Johnson, 1966), the stage of excitement, seems to involve the amygdala, ventral striatum/nucleus accumbens (Georgiadis, et al., 2012), whereas it was found to be deactivated during subsequent genital arousal (plateau) and orgasm (Holstege, et al., 2003). Accordingly, amygdala activation was not correlated with penile tumescene measures (Mouras, et al., 2008). It appears to be re-activated only in the last, the post-ejaculation refraction phase (Mallick, Tandon, Jagannathan, Gulia, & Kumar, 2007). As discussed in Stoléru et al. (2012), this pattern of amygdala activation during the appraisal of a desirable stimulus but deactivation during sexual intercourse corresponds to the pattern observed in the Klüver Bucy sydrom after amygdala lesions. Animals as well as humans have intact sexual behaviour but an indiscriminate appraisal of the possible sexual partners.

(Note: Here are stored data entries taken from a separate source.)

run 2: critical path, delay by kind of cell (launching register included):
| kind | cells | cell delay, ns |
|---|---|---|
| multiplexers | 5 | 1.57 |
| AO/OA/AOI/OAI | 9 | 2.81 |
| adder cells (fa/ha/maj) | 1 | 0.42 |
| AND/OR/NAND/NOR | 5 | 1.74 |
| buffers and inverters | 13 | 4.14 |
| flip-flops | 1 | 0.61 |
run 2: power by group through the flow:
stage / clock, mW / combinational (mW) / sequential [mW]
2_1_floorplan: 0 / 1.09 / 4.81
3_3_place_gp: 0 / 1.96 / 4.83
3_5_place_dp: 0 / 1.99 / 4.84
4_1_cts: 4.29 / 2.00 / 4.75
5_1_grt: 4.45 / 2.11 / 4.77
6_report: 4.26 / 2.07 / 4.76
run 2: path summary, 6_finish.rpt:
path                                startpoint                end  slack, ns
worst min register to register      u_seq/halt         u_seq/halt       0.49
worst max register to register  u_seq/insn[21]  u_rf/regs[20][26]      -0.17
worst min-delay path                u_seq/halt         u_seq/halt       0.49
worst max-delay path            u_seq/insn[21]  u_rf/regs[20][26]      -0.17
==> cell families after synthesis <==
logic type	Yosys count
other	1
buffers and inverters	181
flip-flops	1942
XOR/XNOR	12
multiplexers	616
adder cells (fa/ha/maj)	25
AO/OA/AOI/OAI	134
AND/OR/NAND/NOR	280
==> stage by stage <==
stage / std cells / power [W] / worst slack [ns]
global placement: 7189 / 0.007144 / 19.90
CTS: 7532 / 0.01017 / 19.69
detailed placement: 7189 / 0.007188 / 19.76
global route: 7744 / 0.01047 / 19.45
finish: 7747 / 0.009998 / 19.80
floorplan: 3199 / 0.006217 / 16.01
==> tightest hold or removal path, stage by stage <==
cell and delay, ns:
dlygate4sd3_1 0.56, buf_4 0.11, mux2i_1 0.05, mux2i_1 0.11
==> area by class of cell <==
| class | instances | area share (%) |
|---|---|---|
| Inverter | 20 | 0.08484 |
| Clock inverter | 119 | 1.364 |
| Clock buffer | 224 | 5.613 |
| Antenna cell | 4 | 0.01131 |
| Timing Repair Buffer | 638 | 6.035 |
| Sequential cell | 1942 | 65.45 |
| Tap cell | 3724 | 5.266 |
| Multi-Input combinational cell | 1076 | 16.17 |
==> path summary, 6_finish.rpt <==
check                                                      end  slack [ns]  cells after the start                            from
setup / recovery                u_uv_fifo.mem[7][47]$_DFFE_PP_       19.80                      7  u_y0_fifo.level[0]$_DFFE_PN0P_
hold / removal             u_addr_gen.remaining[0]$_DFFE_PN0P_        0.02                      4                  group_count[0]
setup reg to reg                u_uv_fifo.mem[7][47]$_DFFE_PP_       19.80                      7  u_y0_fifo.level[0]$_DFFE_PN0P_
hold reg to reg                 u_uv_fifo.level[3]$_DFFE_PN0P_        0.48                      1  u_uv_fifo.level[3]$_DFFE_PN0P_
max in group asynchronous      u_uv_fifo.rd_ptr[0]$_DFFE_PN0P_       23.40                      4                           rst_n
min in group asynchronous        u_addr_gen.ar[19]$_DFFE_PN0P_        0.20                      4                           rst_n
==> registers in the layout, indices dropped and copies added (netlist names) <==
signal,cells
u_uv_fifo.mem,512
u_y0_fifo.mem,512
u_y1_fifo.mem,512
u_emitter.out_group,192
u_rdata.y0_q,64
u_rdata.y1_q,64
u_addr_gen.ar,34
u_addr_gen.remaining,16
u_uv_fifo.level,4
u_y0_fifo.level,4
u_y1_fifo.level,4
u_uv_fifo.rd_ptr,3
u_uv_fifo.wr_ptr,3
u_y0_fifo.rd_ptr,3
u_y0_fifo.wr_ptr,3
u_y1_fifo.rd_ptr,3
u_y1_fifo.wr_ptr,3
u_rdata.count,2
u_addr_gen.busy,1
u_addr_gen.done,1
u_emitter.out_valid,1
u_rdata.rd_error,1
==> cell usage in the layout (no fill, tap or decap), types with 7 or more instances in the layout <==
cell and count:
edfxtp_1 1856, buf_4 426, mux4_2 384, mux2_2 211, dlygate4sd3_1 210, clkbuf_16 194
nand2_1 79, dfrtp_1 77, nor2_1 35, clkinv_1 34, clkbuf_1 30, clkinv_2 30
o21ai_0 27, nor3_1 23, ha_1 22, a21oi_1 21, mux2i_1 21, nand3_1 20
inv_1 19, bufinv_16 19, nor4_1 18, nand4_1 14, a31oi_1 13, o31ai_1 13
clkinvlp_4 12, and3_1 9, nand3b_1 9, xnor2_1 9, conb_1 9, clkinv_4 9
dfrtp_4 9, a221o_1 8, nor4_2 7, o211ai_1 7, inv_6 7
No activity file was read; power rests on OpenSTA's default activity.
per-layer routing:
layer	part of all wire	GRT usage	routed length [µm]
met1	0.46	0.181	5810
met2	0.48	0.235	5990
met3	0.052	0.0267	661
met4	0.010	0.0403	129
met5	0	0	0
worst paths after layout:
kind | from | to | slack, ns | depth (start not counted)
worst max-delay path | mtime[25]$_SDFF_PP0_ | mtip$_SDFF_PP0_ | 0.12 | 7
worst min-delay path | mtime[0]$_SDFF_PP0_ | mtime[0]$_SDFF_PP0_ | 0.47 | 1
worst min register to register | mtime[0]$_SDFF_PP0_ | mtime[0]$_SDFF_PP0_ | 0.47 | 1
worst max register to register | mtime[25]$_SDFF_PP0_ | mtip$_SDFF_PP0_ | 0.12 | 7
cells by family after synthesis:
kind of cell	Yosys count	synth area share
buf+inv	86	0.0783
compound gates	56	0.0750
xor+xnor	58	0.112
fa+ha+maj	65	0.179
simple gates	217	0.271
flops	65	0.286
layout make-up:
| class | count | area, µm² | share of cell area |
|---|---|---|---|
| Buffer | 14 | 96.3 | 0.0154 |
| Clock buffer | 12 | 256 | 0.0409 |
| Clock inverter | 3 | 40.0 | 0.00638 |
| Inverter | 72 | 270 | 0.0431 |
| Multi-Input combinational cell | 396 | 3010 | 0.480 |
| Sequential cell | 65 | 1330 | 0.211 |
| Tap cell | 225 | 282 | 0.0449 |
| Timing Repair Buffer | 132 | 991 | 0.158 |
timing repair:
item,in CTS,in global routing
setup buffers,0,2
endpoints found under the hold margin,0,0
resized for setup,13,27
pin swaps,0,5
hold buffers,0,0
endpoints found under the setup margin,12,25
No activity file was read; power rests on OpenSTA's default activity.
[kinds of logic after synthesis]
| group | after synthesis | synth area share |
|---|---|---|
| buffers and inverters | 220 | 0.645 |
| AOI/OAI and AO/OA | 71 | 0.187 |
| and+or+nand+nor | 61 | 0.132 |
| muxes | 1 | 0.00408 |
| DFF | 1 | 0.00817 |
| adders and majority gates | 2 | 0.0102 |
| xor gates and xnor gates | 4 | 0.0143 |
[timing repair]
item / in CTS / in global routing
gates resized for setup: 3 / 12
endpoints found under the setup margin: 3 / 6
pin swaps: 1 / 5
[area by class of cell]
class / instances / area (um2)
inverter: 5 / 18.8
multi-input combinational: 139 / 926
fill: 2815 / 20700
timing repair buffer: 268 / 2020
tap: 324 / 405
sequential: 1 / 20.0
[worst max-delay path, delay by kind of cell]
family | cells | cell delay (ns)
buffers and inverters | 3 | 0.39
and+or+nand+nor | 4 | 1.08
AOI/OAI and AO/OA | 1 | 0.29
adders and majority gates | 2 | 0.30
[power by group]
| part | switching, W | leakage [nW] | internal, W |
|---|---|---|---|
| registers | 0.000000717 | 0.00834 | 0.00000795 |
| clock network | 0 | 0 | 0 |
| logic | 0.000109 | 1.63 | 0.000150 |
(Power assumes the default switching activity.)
`src/design/soc_pkg.sv`:
```
`default_nettype none

package soc_pkg;

  typedef struct packed {
    logic        valid;
    logic        instr;  // Set for an instruction fetch.
    logic [31:0] addr;
    logic [31:0] wdata;
    logic [3:0]  wstrb;  // All zero means a read.
  } mem_req_t;

  typedef struct packed {
    logic        ready;
    logic        error;
    logic [31:0] rdata;
  } mem_rsp_t;

  // Each region top is exclusive.
  localparam logic [31:0] rom_base_addr   = 32'h0000_0000;
  localparam logic [31:0] rom_top_addr    = 32'h0000_0040;
  localparam logic [31:0] timer_base_addr = 32'h0200_0000;
  localparam logic [31:0] timer_top_addr  = 32'h0200_0020;
  localparam logic [31:0] ram_base_addr   = 32'h8000_0000;
  localparam logic [31:0] ram_top_addr    = 32'h8000_0400;

  localparam int rom_words = 16;
  localparam int ram_words = 256;

  // Boot code loads the entry point from word 8 and jumps to the data RAM.
  localparam logic [31:0] rom_image [rom_words] = '{
    32'h0000_0297,  // auipc t0, 0
    32'h0202_8593,  // addi a1, t0, 32
    32'hf140_2573,  // csrr a0, mhartid
    32'h0202_a283,  // lw t0, 32(t0)
    32'h0002_8067,  // jr t0
    32'h0000_0013,
    32'h0000_0013,
    32'h0000_0013,
    32'h8000_0000,  // Entry point.
    32'h0000_0000,
    32'hdead_beef,
    32'h1234_5678,
    32'h0000_0013,
    32'h0000_0013,
    32'h0000_006f,  // Spin here if the jump returns.
    32'hcafe_f00d
  };

  localparam logic [31:0] timer_msip_offset    = 32'h0000_0000;
  localparam logic [31:0] timer_cmp_lo_offset  = 32'h0000_0004;
  localparam logic [31:0] timer_cmp_hi_offset  = 32'h0000_0008;
  localparam logic [31:0] timer_time_lo_offset = 32'h0000_0010;
  localparam logic [31:0] timer_time_hi_offset = 32'h0000_0014;

endpackage

`default_nettype wire
```
`src/design/timer_regs.sv`:
```
`default_nettype none

module timer_regs (
  input  logic              clock,
  input  logic              reset,
  input  soc_pkg::mem_req_t req,
  output soc_pkg::mem_rsp_t rsp,
  input  logic [63:0]       mtime,
  output logic [63:0]       mtimecmp,
  output logic              msip
);

  logic        write_en;
  logic        msip_q;
  logic [63:0] mtimecmp_q;
  logic        ready_q;
  logic [31:0] rdata_q;
  logic [31:0] read_word;

  assign write_en = req.valid && (req.wstrb != 4'b0000);

  always_ff @(posedge clock) begin
    if (reset) begin
      msip_q <= 1'b0;
      mtimecmp_q <= '1;  // Far future so that no timer interrupt fires after reset.
    end else if (write_en) begin
      if (req.addr == soc_pkg::timer_msip_offset && req.wstrb[0]) begin
        msip_q <= req.wdata[0];
      end
      for (int i = 0; i < 4; i++) begin
        if (req.wstrb[i]) begin
          case (req.addr)
            soc_pkg::timer_cmp_lo_offset: mtimecmp_q[8*i +: 8] <= req.wdata[8*i +: 8];
            soc_pkg::timer_cmp_hi_offset: mtimecmp_q[32 + 8*i +: 8] <= req.wdata[8*i +: 8];
            default: ;
          endcase
        end
      end
    end
  end

  always_comb begin
    case (req.addr)
      soc_pkg::timer_msip_offset:    read_word = {31'b0, msip_q};
      soc_pkg::timer_cmp_lo_offset:  read_word = mtimecmp_q[31:0];
      soc_pkg::timer_cmp_hi_offset:  read_word = mtimecmp_q[63:32];
      soc_pkg::timer_time_lo_offset: read_word = mtime[31:0];
      soc_pkg::timer_time_hi_offset: read_word = mtime[63:32];
      default:                       read_word = '0;
    endcase
  end

  always_ff @(posedge clock) begin
    if (req.valid) begin
      rdata_q <= write_en ? '0 : read_word;
    end
  end

  always_ff @(posedge clock) begin
    if (reset) begin
      ready_q <= 1'b0;
    end else begin
      ready_q <= req.valid;
    end
  end

  always_comb begin
    rsp.ready = ready_q;
    rsp.error = 1'b0;
    rsp.rdata = ready_q ? rdata_q : '0;
  end

  assign mtimecmp = mtimecmp_q;
  assign msip = msip_q;

endmodule

`default_nettype wire

```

Further evidence that the amygdala is involved in the appraisal of a stimulus as being desirable can be also be inferred from the study of (Redoute, et al., 2005) who reported that hypogonadal patients who present a decreased sexual drive (libido), showed increased regional cerebral blood flow (rCBF) in the right amygdala, insula and left inferior frontal lobe while viewing pictures of sexual intercourse after pharmacological treatment of their endocrine deficiency. The increased insula, amygdala and inferior frontal gyrus rCBF measures were correlated with higher subjective ratings of sexual arousal for these stimuli after treatment. However, the positive correlation of increased amygdala activation leading to higher attractiveness ratings of the stimuli seems to be reversed in healthy control subjects. Even though women judge couples during intercourse as well as nude depictions of their preferred sex more arousing than men do, men show more bilateral amygdala and hypothalamus activation to visual sexual stimuli than women (Hamann, Herman, Nolan, & Wallen, 2004). From a structural perspective, size seems to matter concerning the amygdala. Unilaterally amygdalectomized epileptic patients who reported postsurgical stable or decreased sexual drive were delineated to have a smaller spared amygdala compared to patients reporting increased sexual drive (Baird, Wilson, Bladin, Saling, & Reutens, 2004).